The funeral took place in Rome today of Fr Eugenio Costa SJ. He was 86, and been undergoing treatment in hospital when he tragically caught Covid and died on Sunday.
Most Pray Tell readers have probably never heard of him, unless they recognize his name as the author of the text of the official Vatican Hymn for the 2015 Holy Year of Mercy, Misericordes sicut Pater (of which I was privileged to be selected as the composer of the music), but in Italy he was one of the best-known among liturgists/theologians/musicologists.
With his death we come to the end of an era of the great post-Vatican II liturgical pioneers, of whom he was the last survivor.
Eugenio Costa was born in Genoa on the feastday of the Annunciation, 25 March 1934, into a wealthy family (cruise ships, etc), and went to a Jesuit secondary school. After a year studying jurisprudence at the University of Genoa he entered the Jesuits in 1953. In addition to the usual Jesuit studies in philosophy, theology, etc, he did a Masters in theology and modern literature, earning his degree from the University of Genoa in 1964 with a thesis on “Ecclesia in the writings of St Cyprian: meanings and usages”.
Ordained priest in 1965, he spent a tertianship year in Vienna from 1966-7, and during the period 1967-71 he studied in Paris for a PhD, completing a dissertation entitled “Tropes and Sequences in the Context of Medieval Liturgical Life”. His teachers in Paris were none other than Joseph Gelineau SJ and Pierre Jounel. During his time in Paris he also found time to study piano and composition at the Ecole César Franck, and liturgical music with Gelineau. He sang in Gelineau’s choir at Saint-Ignace, and was a co-director of the youth choir (“Mini-Hosanna”) at the same church. As a result of these experiences, he became bilingual in French, with a good working knowledge of German, English and Spanish.
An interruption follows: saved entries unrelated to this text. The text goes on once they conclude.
==> config.mk <==
export PLATFORM = sky130hd
export DESIGN_NAME = rc4_decrypt_fsm
export DESIGN_NICKNAME = d
export VERILOG_FILES = /design/src/rtl/rc4_pkg.sv /design/src/rtl/rc4_decrypt_fsm.sv
export SDC_FILE = /design/constraint.sdc
export NUM_CORES = 1
export LEC_CHECK = 0
export BUFFER_PORTS_ARGS = -buffer_cell sky130_fd_sc_hd__buf_2
export CORE_ASPECT_RATIO = 1.4
export CORE_UTILIZATION = 35
export CTS_CLUSTER_DIAMETER = 30
export DETAILED_ROUTE_END_ITERATION = 16
export GPL_TIMING_DRIVEN = 0
export HOLD_SLACK_MARGIN = 0.15
export PLACE_DENSITY = 0.58
export SLEW_MARGIN = 0
export SYNTH_ARGS = -nofsm -noshare
export SYNTH_HDL_FRONTEND = slang
export SYNTH_SLANG_ARGS = --single-unit
==> constraint.sdc <==
create_clock -name clk -period 1.6 [get_ports clk]
set_input_delay 0 -clock clk [delete_from_list [all_inputs] [get_ports clk]]
set_output_delay 0 -clock clk [all_outputs]
set_load 0.05 [all_outputs]
==> src/rtl/rc4_pkg.sv <==
// Shared definitions for the RC4 decryption engine: FSM state encoding and
// the plaintext character-class check used for early termination.
package rc4_pkg;

   typedef enum logic [3:0] {
      ST_IDLE,
      ST_RD_SI,
      ST_CAP_SI,
      ST_RD_SJ,
      ST_CAP_SJ,
      ST_WR_SI,
      ST_WR_SJ,
      ST_RD_F,
      ST_CAP_F,
      ST_WR_D,
      ST_DONE
   } state_t;

   localparam logic [7:0] CHAR_SPACE = 8'd32;
   localparam logic [7:0] CHAR_A     = 8'd97;
   localparam logic [7:0] CHAR_Z     = 8'd122;

   // Accepted plaintext alphabet: lowercase letters and space.
   function automatic logic is_valid_char(input logic [7:0] c);
      return (c == CHAR_SPACE) || ((c >= CHAR_A) && (c <= CHAR_Z));
   endfunction

endpackage

==> src/rtl/rc4_decrypt_fsm.sv <==
// RC4 PRGA stage: swaps S[i]/S[j] in s_memory, fetches the keystream byte and
// writes encrypted XOR keystream into decrypted_message, one byte per 9 cycles.
module rc4_decrypt_fsm
   import rc4_pkg::*;
#(
   parameter int MSG_LEN  = 32,
   parameter bit CHECK_EN = 1'b1
) (
   input  logic       clk,
   input  logic       reset,
   input  logic       start,
   output logic       finish,
   output logic       fail,
   output logic [7:0] s_addr,
   output logic [7:0] s_wr_data,
   output logic       s_wren,
   input  logic [7:0] s_q,
   output logic [7:0] m_addr,
   input  logic [7:0] m_q,
   output logic [7:0] d_addr,
   output logic [7:0] d_data,
   output logic       d_wren
);

   localparam logic [7:0] LAST_K = 8'(MSG_LEN - 1);

   state_t     state;
   state_t     state_next;
   logic [7:0] i;
   logic [7:0] j;
   logic [7:0] k;
   logic [7:0] si;
   logic [7:0] sj;
   logic [7:0] f;
   logic       bad_char;

   assign bad_char = CHECK_EN && !is_valid_char(f);

   always_ff @(posedge clk) begin
      if (reset) begin
         state <= ST_IDLE;
         i     <= '0;
         j     <= '0;
         k     <= '0;
         si    <= '0;
         sj    <= '0;
         f     <= '0;
         fail  <= 1'b0;
      end else begin
         state <= state_next;
         case (state)
            ST_IDLE: begin
               if (start) begin
                  i    <= 8'd1;
                  j    <= '0;
                  k    <= '0;
                  fail <= 1'b0;
               end
            end
            ST_CAP_SI: begin
               si <= s_q;
               j  <= j + s_q;
            end
            ST_CAP_SJ: sj <= s_q;
            ST_CAP_F:  f  <= s_q ^ m_q;
            ST_WR_D: begin
               if (bad_char) begin
                  fail <= 1'b1;
               end else if (k != LAST_K) begin
                  k <= k + 8'd1;
                  i <= i + 8'd1;
               end
            end
            default: ;
         endcase
      end
   end

   // Outputs depend only on state and registers; reads in RD_* are captured
   // in the following CAP_* state because the memories have one-cycle latency.
   always_comb begin
      state_next = state;
      finish     = 1'b0;
      s_addr     = '0;
      s_wr_data  = '0;
      s_wren     = 1'b0;
      m_addr     = '0;
      d_addr     = '0;
      d_data     = '0;
      d_wren     = 1'b0;
      case (state)
         ST_IDLE:   if (start) state_next = ST_RD_SI;
         ST_RD_SI: begin
            s_addr     = i;
            state_next = ST_CAP_SI;
         end
         ST_CAP_SI: state_next = ST_RD_SJ;
         ST_RD_SJ: begin
            s_addr     = j;
            state_next = ST_CAP_SJ;
         end
         ST_CAP_SJ: state_next = ST_WR_SI;
         ST_WR_SI: begin
            s_addr     = i;
            s_wr_data  = sj;
            s_wren     = 1'b1;
            state_next = ST_WR_SJ;
         end
         ST_WR_SJ: begin
            s_addr     = j;
            s_wr_data  = si;
            s_wren     = 1'b1;
            state_next = ST_RD_F;
         end
         ST_RD_F: begin
            s_addr     = si + sj;
            m_addr     = k;
            state_next = ST_CAP_F;
         end
         ST_CAP_F: state_next = ST_WR_D;
         ST_WR_D: begin
            d_addr = k;
            d_data = f;
            d_wren = 1'b1;
            if (bad_char || (k == LAST_K)) state_next = ST_DONE;
            else                           state_next = ST_RD_SI;
         end
         ST_DONE: begin
            finish = 1'b1;
            if (!start) state_next = ST_IDLE;
         end
         default: state_next = ST_IDLE;
      endcase
   end

endmodule

* Yosys cells after proc, flatten, opt, wreduce, memory -nomap -nowiden
Cells that the tools add are included.
Operators by class: $add $sub $neg 4, $lt $le $gt $ge 2, equal/unequal tests 18, muxes and demuxes 24, bitwise gates (word level) 1, reduce and logical (&&, ||, !) cells 14
Operator list (count):
- two-way mux 8 bit | 9
- case mux 8 bit (2 select lines) | 4
- case mux 4 bit (11 select lines) | 1
- case mux 8 bit (3 select lines) | 1
- adder 8 x 1 -> 8 bit (second input constant) | 2
- adder 8 bit | 2
- equality test 4 x 3 -> 1 bit (second input constant) | 4
- equality test 4 bit (second input constant) | 3
- two-way mux 4 bit | 3
- != test 2 bit (second input constant) | 5
- equality test 4 x 2 -> 1 bit (second input constant) | 2
- equality test 8 x 5 -> 1 bit (second input constant) | 1
- equality test 8 x 6 -> 1 bit (second input constant) | 1
- greater-or-equal comparator 8 x 7 -> 1 bit (second input constant) | 1
- less-or-equal comparator 8 x 7 -> 1 bit (second input constant) | 1
- != test 8 x 5 -> 1 bit (second input constant) | 1
- XOR 8 bit | 1
- OR reduction 2 bit | 3
- two-way mux 1 bit | 5
- equality test 4 x 1 -> 1 bit (second input constant) | 1
- logical NOT 4 bit | 1
- AND reduction 2 bit | 2
- AND reduction 4 bit | 1
- nonzero test 2 bit | 2
- other kinds (5) | 6
Storage, ports and cells: bits in registers 53, bits of input ports 19, output and inout bits 44, logic and storage cells 71

* Depth between registers and ports, before layout
depth after elaboration 7, mapped depth 9

* Worst setup path before layout
No wires, ideal clock.
path type register to output, start point reg si[0], end point out s_addr[6], arrival time 3.267 ns, path slack -1.667 ns, stages on the path, launching flop included 9, cells stage by stage dfxtp_1 -> ha_1 -> inv_1 -> fa_1 -> nor2b_1 -> o21ai_0 -> a21boi_0 -> o21ai_0 -> o311ai_0
On the way: cells in the longest elaborated chain, start to end 2
RTL lines:
- start: declaration | line rc4_decrypt_fsm.sv:32 | logic [7:0] si;
- start signal: assignment | line rc4_decrypt_fsm.sv:61 | si <= s_q;
- adder 8 bit | line rc4_decrypt_fsm.sv:116 | s_addr = si + sj;
- case mux 8 bit (3 select lines) | line rc4_decrypt_fsm.sv:91 | case (state)
- end: declaration | line rc4_decrypt_fsm.sv:14 | output logic [7:0] s_addr,
Every way passes these cells.

* Worst setup path in the final report
start point reg sj[0], end point out s_addr[6]
On the way: cells in the longest elaborated chain, start to end 2
RTL lines:
- start: declaration | line rc4_decrypt_fsm.sv:33 | logic [7:0] sj;
- start signal: assignment | line rc4_decrypt_fsm.sv:64 | ST_CAP_SJ: sj <= s_q;
- adder 8 bit | line rc4_decrypt_fsm.sv:116
- case mux 8 bit (3 select lines) | line rc4_decrypt_fsm.sv:91
Every way passes these cells.

==> flow_metrics.env <==
export IMPL_outcome="finished, violations left"
export IMPL_violations="setup timing"
export IMPL_arrival_ns=2.13
export IMPL_clk_latency_ns=0.30
export IMPL_ys_flop_type="dfxtp_1"
export IMPL_root_buffer="clkbuf_16"
export IMPL_cts_buffer_depth=2
export IMPL_p_sw_frac=0.294
export IMPL_wire_per_inst_um=17.4
export IMPL_cts_max_level=2
export IMPL_worstHoldStart="reset"
export IMPL_cp_data_required_time_ns=1.60
export IMPL_postRouteAntennaNets=0
export IMPL_firstDrtPassIters=4
export IMPL_synth_seq_cells=53
export IMPL_final_cell_mix="nand2_1 (48), buf_4 (45), buf_6 (38)"
export IMPL_grt_pass1_wl_um=17000
export IMPL_critPathLaunchType="flop"
export IMPL_tightest_slew_ns=0.613
export IMPL_coreArea_mm2=0.00871
export IMPL_cts_num_sinks=53
export IMPL_synth_top_cell_area_share=0.331
export IMPL_antenna_found_initial=0
export IMPL_setup_viol=44
export IMPL_power_density_mw_per_mm2=632
export IMPL_fillers=727
export IMPL_synth_top_family_by_area="simple AND/OR/NAND/NOR gates"
export IMPL_yosysTopAreaCell="dfxtp_1"
export IMPL_critPathKind="flop to output pin"
export IMPL_area_delta_synth_final_pct=69.3
export IMPL_final_common_cell="nand2_1"
export IMPL_drive_gt1_frac=0.474
export IMPL_grt_start_max_net_pins=16
export IMPL_io_pins=63
export IMPL_cap_violations=0
export IMPL_hp_class="input port to flop"
export IMPL_ys_types=45
export IMPL_vias=3430
export IMPL_die_w_um=82.9
export IMPL_dieArea_mm2=0.00955
export IMPL_yosys_area_share_simple=0.251
export IMPL_clk_pin_slew_worst_paths_ns=0.07
export IMPL_overflow=0
export IMPL_synthCells=401
export IMPL_cts_made_buffers=5
export IMPL_leakage_nw=2.05
export IMPL_endpoint_kind="output pin"
export IMPL_cts_tree="built"
export IMPL_totalPowerFinal_mw=3.43
export IMPL_multiInputGateArea_mm2=0.00269
export IMPL_clock_power_share=0.340
export IMPL_slew_viol_final=0
export IMPL_synth_area_leaders="dfxtp_1 (33%), ha_1 (6.2%), nand2_1 (6.0%), nor2_1 (5.5%), a21oi_1 (5.5%)"
export IMPL_combPwrFrac=0.251
export IMPL_fin_crit_sh=1.33
export IMPL_port_buffers=61
export IMPL_period_needed_ns=2.13
export IMPL_ff_latch_area_mm2=0.00111
export IMPL_cp_startpoint="sj[0]$_SDFFE_PP0P_"
export IMPL_maxSlewHeadroom=0.591
export IMPL_ir_drop_mv=0.395
export IMPL_drc=0
export IMPL_muxShareOfSynthArea=0.00312
export IMPL_power_frac_seq=0.408
export IMPL_synth_compound_area_frac=0.206
export IMPL_start_util=0.368
export IMPL_grt_usage=0.227
export IMPL_synth_edff_count=0
export IMPL_worst_slack_ns=-0.531
export IMPL_gp_congestion=0.850
export IMPL_synth_fa_ha_area_frac=0.0750
export IMPL_diodes=0
export IMPL_dp_hpwl_um=7230
export IMPL_synth_warning_count=0
export IMPL_syn_nets=438
export IMPL_final_nets=570
export IMPL_yosys_area_share_xor_xnor=0.0902
export IMPL_fin_skew_ns=0.00786
export IMPL_async_reset_ff_frac=0
export IMPL_rsz0062_at_grt="yes"
export IMPL_final_cell_area_mm2=0.00542
export IMPL_placed_area_mm2=0.00380
export IMPL_first_iter_violations=143
export IMPL_rows=40
export IMPL_grt_pass1_vias=3304
export IMPL_p_sw_mw=1.01
export IMPL_die_h_um=115
export IMPL_hold_violations=0
export IMPL_r2r_start="k[1]$_SDFFE_PP0P_"
export IMPL_drt_wl_total_um=11100
export IMPL_fmax_ghz=0.469
export IMPL_intPower_mw=2.42
export IMPL_worst_hold_slack_ns=0.184
export IMPL_synthesis_area_mm2=0.00320
export IMPL_yosysSeqAreaShare=0.331
export IMPL_syn_avg_cell_area_um2=7.99
export IMPL_crit_fanout=2
export IMPL_routed_via_density=5.37
[worst paths after layout]
check	slack (ns)	depth (start not counted)	end
worst max-delay path	-0.53	10	s_addr[6]
worst min-delay path	0.18	4	j[7]$_SDFFE_PP0P_
worst max register to register	-0.28	8	k[7]$_SDFFE_PP0P_
worst min register to register	0.49	2	si[5]$_SDFFE_PP0P_
[cell usage after synthesis, types with 3 or more instances]
master / number
a211oi_1: 10
a21o_1: 3
a21oi_1: 35
a222oi_1: 3
a22oi_1: 12
and2_1: 22
and3_1: 8
buf_2: 7
clkbuf_1: 12
dfxtp_1: 53
ha_1: 16
inv_1: 11
nand2_1: 51
nand2b_1: 6
nand3_1: 11
nor2_1: 47
nor2b_1: 4
nor3_1: 7
o2111ai_1: 9
o21ai_0: 10
o21bai_1: 3
xnor2_1: 16
xor2_1: 17
[layer usage]
| metal | share of wire | up-vias | GRT usage |
|---|---|---|---|
| met2 | 0.54 | 87 | 0.433 |
| met1 | 0.40 | 1661 | 0.250 |
| met5 | 0 | - | 0 |
| li1 | - | 1660 | - |
| met4 | 0.027 | 0 | 0.0931 |
| met3 | 0.030 | 22 | 0.0330 |
[stage by stage]
step / utilization / TNS (ns) / setup WS (ns) / instances
2_1_floorplan: - / -2.19 / -0.318 / 401
3_3_place_gp: 0.437 / -16.15 / -0.443 / 567
3_5_place_dp: 0.437 / -16.16 / -0.424 / 567
4_1_cts: 0.572 / -7.02 / -0.505 / 623
5_1_grt: 0.623 / -11.41 / -0.610 / 639
6_report: 0.623 / -8.05 / -0.531 / 639
[worst max-delay path, cell delays in order, from the launching register on]
cell and delay (ns):
dfxtp_4 0.36, ha_4 0.15, inv_2 0.04, fa_2 0.35, nor2b_2 0.15, o21ai_2 0.08
a21boi_2 0.16, o21ai_2 0.09, nand4b_1 0.14, o311ai_4 0.13, buf_6 0.19
[flip-flops by register name (all words and copies together), names as in the netlist]
name and count:
f 8, fail 1, i 8, j 8
k 8, si 8, sj 8, state 4
[kinds of logic after synthesis]
kind of cell | count (synthesis)
buf+inv | 32
xor+xnor | 33
simple gates | 165
fa+ha+maj | 18
mux | 1
compound gates | 99
flops | 53
[repair_timing]
action | 4_1_cts | 5_1_grt
pin swaps | 36 | 31
gates resized for setup | 160 | 68
hold buffers | 20 | 0
gates cloned | 2 | 0
hold endpoints to repair | 28 | 0
endpoints found under the setup margin | 82 | 70
setup buffers | 29 | 20
[power groups by stage]
stage                     Clock [mW]  Sequential [mW]  Combinational, mW
after floorplan                    0             1.41              0.344
after CTS                       1.18             1.39              0.703
after global routing            1.23             1.40              0.918
after detailed placement           0             1.43              0.488
after global placement             0             1.43              0.482
final                           1.17             1.40              0.861
[area by class of cell]
class,count,area share
well taps,105,0.0242
inverters,11,0.00923
flip-flops and latches,53,0.204
repair buffers,128,0.206
clock buffers,7,0.0281
multi-input cells,316,0.496
plain buffers,18,0.0307
clock inverters,1,0.000923
Note: power is estimated with default switching activity, not from simulation.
In 1965, at Gelineau’s encouragement, Eugenio and some of his classmates took part in an international conference in Fribourg, one of the seeds which would result the formation in 1966 of the international study group for liturgical music, Universa Laus, of which body he was for a number of years a member of the Praesidium.
From 1972 to 2004 Eugenio was Director of the Jesuit Theology Centre in Turin, where his work was a major influence on liturgical reform in Italy as well as further afield. From 1974 to 2004 he also taught liturgical music at the Turin Archdiocesan School of Liturgy and Music, and for part of this time was also director of the Turin Cathedral Choir. From 2004 he became pastor of San Fidele in Milan, a house for retired Jesuits as well as a parish. In 2008, with declining health principally caused by a flesh-eating bacteria that had attacked him many years before and which had left him with circulation problems in one leg, he then moved to the Jesuit HQ in Rome, where, right up to his last hospitalization, he continued to work as a translator for the Jesuit Curia.
Of his other achievements, some not so well-known, we can mention Costa’s massive work on the Italian Bishops’ Conference revision of the translation of the Bible, starting in 1974 with the Old Testament, moving on to the psalms, and from there to the entire Bible which finally appeared in 2008. He was one of the team responsible for the entrance and communion antiphons of the Italian Messale Romano and, among many other things, for the latest Italian version of the Our Father. His articles appeared in English-, French-, German- and of course Italian-speaking journals, and his books included a guide for cantors and several volumes of translations into Italian of poetry by the French Jesuit Didier Rimaud. He was much in demand as an editor and translator for a number of journals. In the last decades of his life, he became interested in the area of dance in the liturgy, supporting the work of Roberta Arinci of Milan in her attempts to integrate the movements of classical Indian dance into the liturgy.
As already stated, he was a founder member of Universa Laus; additionally he was a member of the Jungmann Society (the Jesuit liturgy network), a liturgy and music advisor to the Italian Bishops’ Conference, and a teacher in COPERLIM, the Italian bishops’ advanced liturgical music course. In his younger days he had issued a couple of recordings of liturgical songs, accompanying himself on the guitar. Later, he became well known in Italy as a composer of simple yet prayerful and beautiful liturgical music, using a variety of styles and resources.
Eugenio also impacted the Sistine Chapel Choir. He was instrumental in getting Don Giuseppe Liberto appointed as director of the choir in 1997, in succession to Lorenzo Perosi and Domenico Bartolucci, with the idea of achieving a change of direction for the choir. Eugenio continued as a friend and advisor to the next director, Massimo Palombella. One of the outcomes of this was his being asked to produce the texts for the Hymn for the Holy Year of Mercy, already mentioned, and the Hymn for the Beatification of Paul VI.
Eugenio carried his learning lightly. He was widely respected for his competence in matters literary, liturgical, musical, and even ethnomusicological, and had an impish sense of humour. He will be sorely missed.